This study revealed that out of 505 research participants, 57.4% (n = 290) were females while 42.6% (n = 215) were males. This result can be explained by a sedentary lifestyle which is notably more accentuated in female individuals compared to males as reported by a previous study [13]. A significant relationship was observed between married individuals and diabetes status. A previous study reported that poor marital quality is associated with many different indicators of poor health such as diabetes [14]. The relationship between marital status and glycaemic control, in particular, the effect of marriage on the onset of diabetes, could probably be due to the pathophysiological and therapeutic characteristics of the disease [15]. Concerning the profession and the diabetes status, a significant difference was observed concerning housewives and retired individuals. The majority of diabetic patients were housewives, followed by retired public servants. This can be explained by the fact that these two categories of the population have a lifestyle of their own, generally characterized by a sedentary lifestyle, an unbalanced diet, travel by motorbike or vehicle even over short distances, and lack of physical activity [16]. A study from Jeddah, Saudi Arabia, indicated that nonsmoker housewives are considered the high-risk group of developing obesity among diabetic patients [17]. Regarding the level of education, the low intellectual level of our study population will justify their lack of knowledge about diabetes and its prevention methods. This may explain the fact that for our study, the majority of diabetics had a first school-leaving certificate followed by participants who completed their education level in primary school and without a diploma. This result is inconsistent with that of Agardh and colleagues in Sweden who demonstrated a considerable burden of diabetes mellitus attributed to lower educational levels in Sweden [18].
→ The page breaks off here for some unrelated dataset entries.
==> src/rtl/cpx_io_req_credit_buf.sv <==
// Registered IO-side CPX request/grant buffer with per-destination outstanding-packet
// credit tracking: one flop stage for req/grant, registered stall/busy, sticky errors.
module cpx_io_req_credit_buf #(
  parameter int NDEST          = 8,
  parameter int DEPTH          = 2,
  parameter int CNTW           = 2,
  parameter bit REQ_ACTIVE_LOW = 1'b1
) (
  input  logic             rclk,
  input  logic             arst_l,
  input  logic [NDEST-1:0] io_cpx_req_cq,
  input  logic [NDEST-1:0] cpx_io_grant_ca,
  input  logic             io_cpx_err_clr,
  output logic [NDEST-1:0] io_cpx_req_bufio_cq_l,
  output logic [NDEST-1:0] cpx_io_grant_bufio_ca,
  output logic [NDEST-1:0] io_cpx_stall_cq,
  output logic             io_cpx_busy,
  output logic             io_cpx_ovfl_err,
  output logic             io_cpx_undfl_err
);

  localparam logic [CNTW-1:0] DEPTH_C = CNTW'(DEPTH);
  localparam logic [CNTW-1:0] ONE_C   = CNTW'(1);

  logic [CNTW-1:0]  cnt_q [NDEST];
  logic [CNTW-1:0]  cnt_d [NDEST];
  logic [NDEST-1:0] req_q, req_d;
  logic [NDEST-1:0] grant_q, grant_d;
  logic             ovfl_q, ovfl_d;
  logic             undfl_q, undfl_d;

  logic [NDEST-1:0] full;
  logic [NDEST-1:0] empty;
  logic [NDEST-1:0] acc;
  logic [NDEST-1:0] ret;

  always_comb begin
    full  = '0;
    empty = '0;
    for (int d = 0; d < NDEST; d++) begin
      full[d]  = (cnt_q[d] == DEPTH_C);
      empty[d] = (cnt_q[d] == '0);
    end
  end

  // A request at full is dropped even when a grant frees a slot in the same cycle.
  assign acc = io_cpx_req_cq & ~full;
  assign ret = cpx_io_grant_ca & ~empty;

  always_comb begin
    for (int d = 0; d < NDEST; d++) begin
      cnt_d[d] = cnt_q[d];
      if (acc[d] && !ret[d]) begin
        cnt_d[d] = cnt_q[d] + ONE_C;
      end else if (ret[d] && !acc[d]) begin
        cnt_d[d] = cnt_q[d] - ONE_C;
      end
    end
  end

  always_comb begin
    req_d   = acc;
    grant_d = cpx_io_grant_ca;
    ovfl_d  = ovfl_q;
    undfl_d = undfl_q;
    if (io_cpx_err_clr) begin
      ovfl_d  = 1'b0;
      undfl_d = 1'b0;
    end
    // New error events win over a same-cycle clear.
    if (|(io_cpx_req_cq & full)) begin
      ovfl_d = 1'b1;
    end
    if (|(cpx_io_grant_ca & empty)) begin
      undfl_d = 1'b1;
    end
  end

  always_ff @(posedge rclk or negedge arst_l) begin
    if (!arst_l) begin
      for (int d = 0; d < NDEST; d++) begin
        cnt_q[d] <= '0;
      end
      req_q   <= '0;
      grant_q <= '0;
      ovfl_q  <= 1'b0;
      undfl_q <= 1'b0;
    end else begin
      for (int d = 0; d < NDEST; d++) begin
        cnt_q[d] <= cnt_d[d];
      end
      req_q   <= req_d;
      grant_q <= grant_d;
      ovfl_q  <= ovfl_d;
      undfl_q <= undfl_d;
    end
  end

  generate
    if (REQ_ACTIVE_LOW) begin : g_req_low
      assign io_cpx_req_bufio_cq_l = ~req_q;
    end else begin : g_req_high
      assign io_cpx_req_bufio_cq_l = req_q;
    end
  endgenerate

  assign cpx_io_grant_bufio_ca = grant_q;
  assign io_cpx_stall_cq       = full;
  assign io_cpx_busy           = |(~empty);
  assign io_cpx_ovfl_err       = ovfl_q;
  assign io_cpx_undfl_err      = undfl_q;

endmodule

==> config.mk <==
export PLATFORM = sky130hd
export DESIGN_NAME = cpx_io_req_credit_buf
export DESIGN_NICKNAME = d
export VERILOG_FILES = /design/src/rtl/cpx_io_req_credit_buf.sv
export SDC_FILE = /design/constraint.sdc
export NUM_CORES = 1
export LEC_CHECK = 0
export BUFFER_PORTS_ARGS = -buffer_cell sky130_fd_sc_hd__buf_2
export CAP_MARGIN = 10
export CORE_ASPECT_RATIO = 0.75
export CORE_UTILIZATION = 45
export CTS_CLUSTER_DIAMETER = 60
export DETAILED_ROUTE_END_ITERATION = 12
export GPL_TIMING_DRIVEN = 0
export PLACE_DENSITY = 0.8
export SETUP_SLACK_MARGIN = 0.2
export SLEW_MARGIN = 25
export SYNTH_ARGS = -nofsm -noshare
export SYNTH_HDL_FRONTEND = slang
export SYNTH_SLANG_ARGS = --single-unit
==> constraint.sdc <==
create_clock -name rclk -period 1.4 [get_ports rclk]
set_clock_uncertainty 0.2 [all_clocks]
set_input_delay 0.14 -clock rclk [delete_from_list [all_inputs] [get_ports rclk]]
set_output_delay 0.14 -clock rclk [all_outputs]
set_load 0.05 [all_outputs]
==> impl_metrics.ini, run 1 <==
[sta]
whs_ps = -291.5
rsz0062_at_grt = yes
setup-violations-final = 26
setup_tns_ps = -6007
period_share = 1.422
timing.final.ws_setup_ps = -590.7
timing.max_slew.rel_slack = 0.4864
final.min_clock_period_ps = 1991
max_freq_mhz = 502.3
finalHoldViolations = 39
max_slew.worst_pin.slew_ps = 770.4
maxSlewViolCount = 0

[pwr]
power.static_leakage_uw = 0.001444
power_density_mw_per_mm2 = 2708
worst_ir_drop_vdd_v = 0.001730

[floorplan]
initial_utilization = 0.4722
die_h_um = 52.87
die_footprint_sq_mm = 0.003692
number_of_ports_placed_on_the_die_boundary = 46
core-area_sq_mm = 0.003288
die-width_um = 69.83
std_cell_rows = 18

[placed_design]
final_estimated_routing_congestion_in_global_placement = 0.7413
dp_slack_ps = -337.9
port_buffers = 45
detailedPlacementHpwl_um = 2374

[clock_tree]
cts.hold.buffers_added = 9
cts_htree_levels = 2
cts.sinks = 34
cts.root.buffer_cell = sky130_fd_sc_hd__clkbuf_8
clockBufferDepth = 2
worst_setup_hold_path_clk_slew_ps = 80
worst_skew_pair.late_latency_ps = 300
tritoncts.num_buffers = 5
cts_tree = built

[finish]
area_growth_syn_to_layout_pct = 97.10
layout-drive-gt1-share = 0.6735
num_antenna_cells = 0
layout.nets = 271

[synthesis]
postSynthRegisterBits = 34
syn_inst = 135
synth.lib_cells_used.distinct = 25
synth_largest_type_area_fraction = 0.5479
post_synth_main_area_contributors = sky130_fd_sc_hd__dfrtp_1 (55%), sky130_fd_sc_hd__xor2_1 (9.0%), sky130_fd_sc_hd__ha_1 (6.4%)
synth.yosys.warnings = 0
synth_largest_area_cell = sky130_fd_sc_hd__dfrtp_1
post_synth.cell_area_avg_sq_um = 11.50
synth.cell_area_sq_mm = 0.001553
synthesis.nets = 162
yosysSeqAreaShare = 0.5479

[setup_path]
worstSetupPathType = register to output pin
reg2reg_setup_slack_ps = -440
crit_arrival_ps = 1650
required_ps = 1060
crit_path_max_fanout = 3
critPathLaunchType = register
timing.critical_path.to_type = output pin

[route]
wl_met2_um = 3165
drt-total-wl_um = 6139
drc = 0
dr_total_vias = 1493
drtAntennaViolNets = 0
routed_wire_length_per_instance_um = 21.54
dr.first_iter.drc_count = 43
detailroute.wirelength.met3_um = 314
wirelength_met1_um = 2411
number_of_optimization_iterations_in_the_first_detailed_route_pass = 4
highest-signal-layer = met4
via_per_inst = 5.239

[global_routing]
grt_max_degree = 35
overflow = 0
grt_first_pass_wirelength_um = 7355
grt_pass1_vias = 1449
track_usage = 0.2821
grt_antenna_before_repair = 0

[outcome]
run_status = finished with violations
failed_checks = negative hold slack, negative setup slack

[job]
max_cap_violations = 0

[min_path]
hp-class = input pin to async pin
[state kept, by name, indices dropped and copies added (netlist names)]
name and cells:
io_cpx_undfl_err 1, cnt_q 16, io_cpx_ovfl_err 1, cpx_io_grant_bufio_ca 8, req_q 8
[where the power goes]
group          total [uW]  leakage, uW  switching (uW)  internal, uW
Clock                 767    0.0000482             370           397
Combinational        5760      0.00101            2830          2930
Sequential           1760     0.000390             379          1380
Total                8290      0.00144            3580          4710
[cell usage after synthesis]
library cell,count
sky130_fd_sc_hd__a22o_1,1
sky130_fd_sc_hd__nor2b_1,14
sky130_fd_sc_hd__buf_4,1
sky130_fd_sc_hd__nor4_1,2
sky130_fd_sc_hd__or3_1,1
sky130_fd_sc_hd__nor2_1,13
sky130_fd_sc_hd__xor2_1,16
sky130_fd_sc_hd__a221o_1,1
sky130_fd_sc_hd__nand3_1,1
sky130_fd_sc_hd__dfrtp_1,34
sky130_fd_sc_hd__xnor2_1,8
sky130_fd_sc_hd__a222oi_1,1
sky130_fd_sc_hd__clkbuf_1,2
sky130_fd_sc_hd__o21ai_0,8
sky130_fd_sc_hd__nand4_1,2
sky130_fd_sc_hd__and2b_2,1
sky130_fd_sc_hd__ha_1,8
sky130_fd_sc_hd__nand3b_1,4
sky130_fd_sc_hd__nor3b_1,3
sky130_fd_sc_hd__and3_1,1
sky130_fd_sc_hd__a2111oi_0,1
sky130_fd_sc_hd__and3b_1,1
sky130_fd_sc_hd__inv_1,9
sky130_fd_sc_hd__nor2b_2,1
sky130_fd_sc_hd__a22oi_1,1
[worst paths after layout]
path,cells past startpoint,endpoint,startpoint
max,5,io_cpx_busy,cnt_q[4]
max reg2reg,8,cnt_q[5],cnt_q[4]
max in group asynchronous,1,cnt_q[12],arst_l
min reg2reg,2,cnt_q[3],cnt_q[3]
min in group rclk,2,req_q[5],io_cpx_req_cq[5]
min,1,cpx_io_grant_bufio_ca[4],arst_l
[cells in the final DEF (no fill, tap or decap), types with 6 or more instances in the layout]
cell and count:
sky130_fd_sc_hd__buf_2 18, sky130_fd_sc_hd__buf_4 34, sky130_fd_sc_hd__buf_6 31, sky130_fd_sc_hd__buf_8 12, sky130_fd_sc_hd__clkbuf_8 7, sky130_fd_sc_hd__dfrtp_1 26, sky130_fd_sc_hd__dfrtp_2 8, sky130_fd_sc_hd__dlygate4sd3_1 9
sky130_fd_sc_hd__ha_4 8, sky130_fd_sc_hd__inv_1 6, sky130_fd_sc_hd__nor2_1 9, sky130_fd_sc_hd__nor2b_4 15, sky130_fd_sc_hd__o21ai_2 6, sky130_fd_sc_hd__xnor2_2 6, sky130_fd_sc_hd__xor2_1 10
[timing repair]
item / in CTS / in global routing
buffers inserted: 27 / 21
pin swaps: 12 / 15
hold endpoints to repair: 50 / 39
gates resized for setup: 100 / 48
setup endpoints to repair: 45 / 43
[final cells by class]
cell class	instances	area [sq um]
Buffer	3	40.04
Clock buffer	7	86.33
Clock inverter	1	5.005
Fill cell	93	227.7
Inverter	9	33.78
Multi-Input combinational cell	89	1046
Sequential cell	34	860.8
Tap cell	40	50.05
Timing Repair Buffer	102	938.4
[logic make-up after synthesis]
group                      share of synthesized area
buffers and inverters                        0.03143
xor gates and xnor gates                      0.1354
DFF                                           0.5479
AOI/OAI and AO/OA                            0.05480
adders and majority gates                    0.06447
and+or+nand+nor                               0.1660
[stage by stage]
stage | instances | area (sq um) | power [uW] | util
after floorplan | 135 | 1663 | 3957 | -
after CTS | 264 | 2689 | 6814 | 0.8177
after global routing | 285 | 3060 | 8595 | 0.9307
after global placement | 220 | 1938 | 4391 | 0.5894
final | 285 | 3060 | 8286 | 0.9307
after detailed placement | 220 | 1938 | 4544 | 0.5894
[worst max-delay path, stage by stage (launching register included)]
cell and delay, ps:
sky130_fd_sc_hd__dfrtp_1 380, sky130_fd_sc_hd__buf_6 130, sky130_fd_sc_hd__nor4_4 310, sky130_fd_sc_hd__and3_1 240, sky130_fd_sc_hd__nand4_1 120, sky130_fd_sc_hd__buf_6 180
[metal layers]
layer | vias to the layer above | track usage
met5 | - | 0
met4 | 0 | 0.1233
met3 | 20 | 0.08952
met2 | 69 | 0.5000
met1 | 742 | 0.3201
li1 | 662 | -
Power figures use the tool's default switching activity.
==> run 2: changes to the inputs <==
--- a/config.mk
+++ b/config.mk
@@ -12,7 +12,7 @@
 export CTS_CLUSTER_DIAMETER = 60
 export DETAILED_ROUTE_END_ITERATION = 12
 export GPL_TIMING_DRIVEN = 0
-export PLACE_DENSITY = 0.8
+export PLACE_DENSITY = 0.74
 export SETUP_SLACK_MARGIN = 0.2
 export SLEW_MARGIN = 25
 export SYNTH_ARGS = -nofsm -noshare
==> run 2 against run 1 <==
Against the previous run: the run still ends with negative hold slack, negative setup slack left; cell area is 5.6% lower; clock-buffer cell count rose by 1; worst hold slack improved by 21 ps; final cell count is 4.6% lower; register-to-register slack worse by 130 ps; largest power group unchanged.
==> impl_metrics.ini, run 2 (synthesized netlist as in run 1, its figures left out) <==
[setup_path]
critPathLaunchType = register
timing.critical_path.to_type = output pin
required_ps = 1060
worstSetupPathType = register to output pin
crit_arrival_ps = 1680
r2r_cells = 10
crit_path_max_fanout = 6

[floorplan]
die_footprint_sq_mm = 0.003692
std_cell_rows = 18
number_of_ports_placed_on_the_die_boundary = 46
core-area_sq_mm = 0.003288
initial_utilization = 0.4722
die_h_um = 52.87
die-width_um = 69.83

[global_routing]
overflow = 0
grt_antenna_before_repair = 0
grt_pass1_vias = 1378
grt_first_pass_wirelength_um = 6906
track_usage = 0.2553
grt_max_degree = 35

[finish]
mostFrequentLayoutCell = sky130_fd_sc_hd__buf_6
fin_util = 0.8790
area_growth_syn_to_layout_pct = 86.14
layout-drive-gt1-share = 0.6250
mostFrequentLayoutCells = sky130_fd_sc_hd__buf_6 (27), sky130_fd_sc_hd__dfrtp_1 (26), sky130_fd_sc_hd__buf_4 (24)
layout.nets = 258
num_antenna_cells = 0
top_register = cnt_q
largest_register_ffs = 16
instances_no_fill = 272

[sta]
maxSlewViolCount = 0
final.min_clock_period_ps = 2019
period_share = 1.442
rsz0062_at_grt = yes
whs_ps = -270.2
max_freq_mhz = 495.3
max_slew.worst_pin.slew_ps = 785.6
setup_tns_ps = -5651
timing.max_slew.rel_slack = 0.4763
setup-violations-final = 27
finalHoldViolations = 41
timing.final.ws_setup_ps = -618.9

[job]
max_cap_violations = 0

[clock_tree]
cts_tree = built
worst_skew_pair.late_latency_ps = 290
worst_setup_hold_path_clk_slew_ps = 70
cts.sinks = 34
cts.root.buffer_cell = sky130_fd_sc_hd__clkbuf_8
cts_htree_levels = 2
clockBufferDepth = 2
tritoncts.num_buffers = 5
cts.hold.buffers_added = 9

[route]
drtAntennaViolNets = 0
dr_total_vias = 1453
number_of_optimization_iterations_in_the_first_detailed_route_pass = 4
drc = 0
dr.first_iter.drc_count = 108
routed_wire_length_per_instance_um = 19.46
via_per_inst = 5.342
drt-total-wl_um = 5294

[placed_design]
port_buffers = 45
final_estimated_routing_congestion_in_global_placement = 0.7230
dpl.cell_count = 220
detailedPlacementHpwl_um = 2247

[outcome]
failed_checks = negative hold slack, negative setup slack
run_status = finished with violations

[pwr]
worst_ir_drop_vdd_v = 0.001669
power_density_mw_per_mm2 = 2659
power.static_leakage_uw = 0.001365

[min_path]
hp-class = input pin to async pin
run 2: cell types whose count changed in the layout (fill, tap and decap cells not counted), moves of 3 or more:
cell | before | now
sky130_fd_sc_hd__nor2b_4 | 15 | 12
sky130_fd_sc_hd__buf_4 | 34 | 24
sky130_fd_sc_hd__nor2b_2 | 0 | 3
sky130_fd_sc_hd__xor2_1 | 10 | 14
sky130_fd_sc_hd__o21ai_2 | 6 | 3
sky130_fd_sc_hd__xor2_2 | 5 | 2
sky130_fd_sc_hd__inv_1 | 6 | 3
sky130_fd_sc_hd__buf_6 | 31 | 27
sky130_fd_sc_hd__inv_2 | 3 | 6
run 2: critical path, cell delays in order, from the launching register on:
cell	delay, ps
sky130_fd_sc_hd__dfrtp_2	490
sky130_fd_sc_hd__nor4_1	480
sky130_fd_sc_hd__nand4_1	220
sky130_fd_sc_hd__buf_6	200
run 2: path summary, 6_finish.rpt:
path	startpoint	endpoint	slack, ps
setup / recovery	cnt_q[6]	io_cpx_busy	-620
hold / removal	arst_l	cnt_q[8]	-270
hold reg to reg	cnt_q[10]	cnt_q[10]	370
min in group rclk	io_cpx_req_cq[0]	req_q[0]	-70
setup reg to reg	cnt_q[4]	cnt_q[5]	-570
max in group asynchronous	arst_l	cnt_q[12]	710
run 2: cell type report:
class | instances | area, sq um
multi-input combinational | 89 | 962.2
clock buffer | 8 | 110.1
inverter | 9 | 33.78
timing repair buffer | 89 | 833.3
fill | 140 | 397.9
sequential | 34 | 860.8
buffer | 3 | 40.04
tap | 40 | 50.05
run 2: power breakdown:
part | internal [uW] | total (uW) | switching (uW) | leakage [uW]
logic | 2540 | 5000 | 2460 | 0.000918
clock network | 497 | 869 | 372 | 0.0000575
registers | 1380 | 1810 | 437 | 0.000390
total | 4410 | 7680 | 3270 | 0.00137
run 2: metrics by stage:
step | area, sq um | setup WS [ps] | total power (uW) | hold WS [ps]
after global routing | 2890 | -692.5 | 8000 | -224.8
after CTS | 2676 | -475.9 | 6759 | -255.2
final | 2890 | -618.9 | 7684 | -270.2
after floorplan | 1663 | -436.5 | 3957 | -355.6
after detailed placement | 1938 | -271.3 | 4493 | 51.52
after global placement | 1938 | -287.7 | 4391 | 44.04
run 2: metal layers:
layer  vias to the layer above  routed length [um]  global-route usage
met4                         0                  91             0.08667
met3                        12                 264             0.06667
met1                       749                2201              0.3374
met2                        49                2736              0.4135
met5                         -                   0                   0
li1                        643                   -                   -
run 2: what timing repair did:
| item | 4_1_cts | 5_1_grt |
|---|---|---|
| endpoints found under the hold margin | 50 | 41 |
| resized for setup | 96 | 40 |
| endpoints found under the setup margin | 44 | 45 |
| buffers inserted | 24 | 11 |
| pin swaps | 15 | 8 |
==> run 3: changes to the inputs <==
--- a/config.mk
+++ b/config.mk
@@ -5,14 +5,15 @@
 export SDC_FILE = /design/constraint.sdc
 export NUM_CORES = 1
 export LEC_CHECK = 0
+export ABC_AREA = 1
 export BUFFER_PORTS_ARGS = -buffer_cell sky130_fd_sc_hd__buf_2
 export CAP_MARGIN = 10
 export CORE_ASPECT_RATIO = 0.75
-export CORE_UTILIZATION = 45
+export CORE_UTILIZATION = 46
 export CTS_CLUSTER_DIAMETER = 60
 export DETAILED_ROUTE_END_ITERATION = 12
 export GPL_TIMING_DRIVEN = 0
-export PLACE_DENSITY = 0.74
+export PLACE_DENSITY = 0.75
 export SETUP_SLACK_MARGIN = 0.2
 export SLEW_MARGIN = 25
 export SYNTH_ARGS = -nofsm -noshare
==> constraint.sdc (replaced) <==
create_clock -name rclk -period 1.4 [get_ports rclk]
set_clock_uncertainty 0.2 [all_clocks]
set_input_delay 0.07 -clock rclk [delete_from_list [all_inputs] [get_ports rclk]]
set_output_delay 0.07 -clock rclk [all_outputs]
set_load 0.05 [all_outputs]
==> run 3 against run 2 <==
Against the previous run: the flow finishes with violations (design-rule violations, negative setup slack); first-iteration DRC count fell by 30%; sequential power is essentially flat; combinational power grew 2%; critical path type is now register to register; via count rose by 16%; non-clock buffer count grew 10; worst setup slack gained 380 ps; clock-buffer cell count decreased by 1; global-route usage fell by 1.2 points; sequential share of layout area fell by 1.1 points; utilization rose by 1.7 points; largest cell class unchanged; sequential cell count stayed put; synthesized cell count rose by 42%.
==> impl_metrics.ini, run 3 <==
[setup_path]
crit_slowest_cell = sky130_fd_sc_hd__dfrtp_2
critPathLaunchType = register
required_ps = 1380
crit_arrival_ps = 1620
crit_path_max_fanout = 4
timing.critical_path.to_type = register
crit_path_cell_trace = buf_6, o21ai_1, ha_4, nand3b_1, xor2_1
worstSetupPathType = register to register
crit-reg2reg-capture = cnt_q[1]
r2r_cells = 5
worst_r2r_src = cnt_q[0]
reg2reg_setup_slack_ps = -240
delay_of_the_slowest_cell_on_the_worst_path_ps = 430

[clock_tree]
cts_tree = built
cts.sinks = 34
worst_setup_hold_path_clk_slew_ps = 70
clockBufferDepth = 2
cts.root.buffer_cell = sky130_fd_sc_hd__clkbuf_8
tritoncts.num_buffers = 5
cts_htree_levels = 2
worst_skew_pair.late_latency_ps = 290

[sta]
period_share = 1.171
final.min_clock_period_ps = 1639
max_freq_mhz = 610.1
whs_ps = 3.483
setup_tns_ps = -2762
setup-violations-final = 24
timing.max_slew.rel_slack = 0.6866
maxSlewViolCount = 0
rsz0062_at_grt = yes
max_slew.worst_pin.slew_ps = 470.2
timing.final.ws_setup_ps = -239.2
finalHoldViolations = 0

[outcome]
failed_checks = design-rule violations, negative setup slack
run_status = finished with violations

[global_routing]
overflow = 0
track_usage = 0.2432
grt_antenna_before_repair = 0
grt_first_pass_wirelength_um = 6948
grt_pass1_vias = 1602
grt_max_degree = 35

[floorplan]
initial_utilization = 0.4918
core-area_sq_mm = 0.003356
die_h_um = 53.87
number_of_ports_placed_on_the_die_boundary = 46
std_cell_rows = 18
die_footprint_sq_mm = 0.003834
die-width_um = 71.17

[min_path]
timing.hold.worst_endpoint = cnt_q[14]
hp-class = input pin to register
timing.hold.worst.start = cpx_io_grant_ca[0]
min_delay_path_depth = 4

[synthesis]
synth.lib_cells_used.distinct = 14
synth.yosys.warnings = 0
number_of_flops_mapped_to_enable_cells_by_yosys = 0
postSynthRegisterBits = 34
syn_inst = 192
synth_largest_type_area_fraction = 0.5155
synth.most_common_cell = sky130_fd_sc_hd__inv_1
post_synth_main_area_contributors = sky130_fd_sc_hd__dfrtp_1 (52%), sky130_fd_sc_hd__inv_1 (9.6%), sky130_fd_sc_hd__nand2_1 (9.3%)
synth_largest_area_cell = sky130_fd_sc_hd__dfrtp_1
ys.flop_type = sky130_fd_sc_hd__dfrtp_1
synthesis.nets = 219
ys_async_sr_fraction = 1.000
synth.cell_area_sq_mm = 0.001650
synth.cells.most_frequent = sky130_fd_sc_hd__inv_1 (42), sky130_fd_sc_hd__nand2_1 (41), sky130_fd_sc_hd__dfrtp_1 (34), sky130_fd_sc_hd__nor2_1 (23), sky130_fd_sc_hd__nand3_1 (9)
yosysSeqAreaShare = 0.5155
post_synth.cell_area_avg_sq_um = 8.595

[pwr]
switch_pwr_uw = 3421
switching_share = 0.4483
seqPwrFrac = 0.233
combPwrFrac = 0.669
clk_pwr_share = 0.098
internal_power_uw = 4209
fin_total_pwr_uw = 7630
power.static_leakage_uw = 0.001472
worst_ir_drop_vdd_v = 0.001622
power_density_mw_per_mm2 = 2538

[placed_design]
dp_slack_ps = -289.3
port_buffers = 45
final_estimated_routing_congestion_in_global_placement = 0.7217
dpl.cell_count = 277
detailedPlacementHpwl_um = 2347

[job]
max_cap_violations = 0

[route]
number_of_optimization_iterations_in_the_first_detailed_route_pass = 10
drtAntennaViolNets = 0
drc = 2
routed_wire_length_per_instance_um = 15.86
via_per_inst = 4.933
dr.first_iter.drc_count = 76
dr_total_vias = 1687
drt-total-wl_um = 5423

[finish]
layout.nets = 328
top_register = cnt_q
mostFrequentLayoutCell = sky130_fd_sc_hd__nand2_1
largest_register_ffs = 16
mostFrequentLayoutCells = sky130_fd_sc_hd__nand2_1 (32), sky130_fd_sc_hd__buf_4 (31), sky130_fd_sc_hd__inv_1 (30)
instances_no_fill = 342
num_antenna_cells = 0
area_growth_syn_to_layout_pct = 82.18
layout-drive-gt1-share = 0.5397
-- run 3: cell types whose count changed after synthesis, sizes merged, moves of 3 or more --
cell | before | now
xor2 | 16 | 8
nor3b | 3 | 0
nand3b | 4 | 8
nand2 | 0 | 41
nand3 | 1 | 9
nor2b | 15 | 0
nor2 | 13 | 25
inv | 9 | 43
-- run 3: timing repair --
action	in CTS	in global routing
hold buffers	17	0
gates resized for setup	63	44
endpoints found under the setup margin	34	62
endpoints found under the hold margin	53	0
pin swaps	13	28
buffers inserted	27	13
-- run 3: final cells by class --
class | count | area [sq um]
multi-input cells | 115 | 965.9
repair buffers | 102 | 875.8
flip-flops and latches | 34 | 862.1
fillers | 132 | 349.1
inverters | 43 | 161.4
clock buffers | 7 | 86.33
well taps | 40 | 50.05
clock inverters | 1 | 5.005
This study indicated that the majority of diabetic individuals belonged to the age group between 41 and 60 years. In fact, the Pearson correlation analysis indicated a significant positive correlation between age and diabetes. This is similar to the results obtained in other regions of sub-Saharan Africa and other developing countries such as Ghana [19]. In developed countries like the USA, the correlation was most in the patients who had over the age of 60 years [20]. This can be explained by the fact that it is the category of the socially active population that is easily exposed to certain environmental factors such as the use of alcohol and tobacco, which are the risk factor of diabetes.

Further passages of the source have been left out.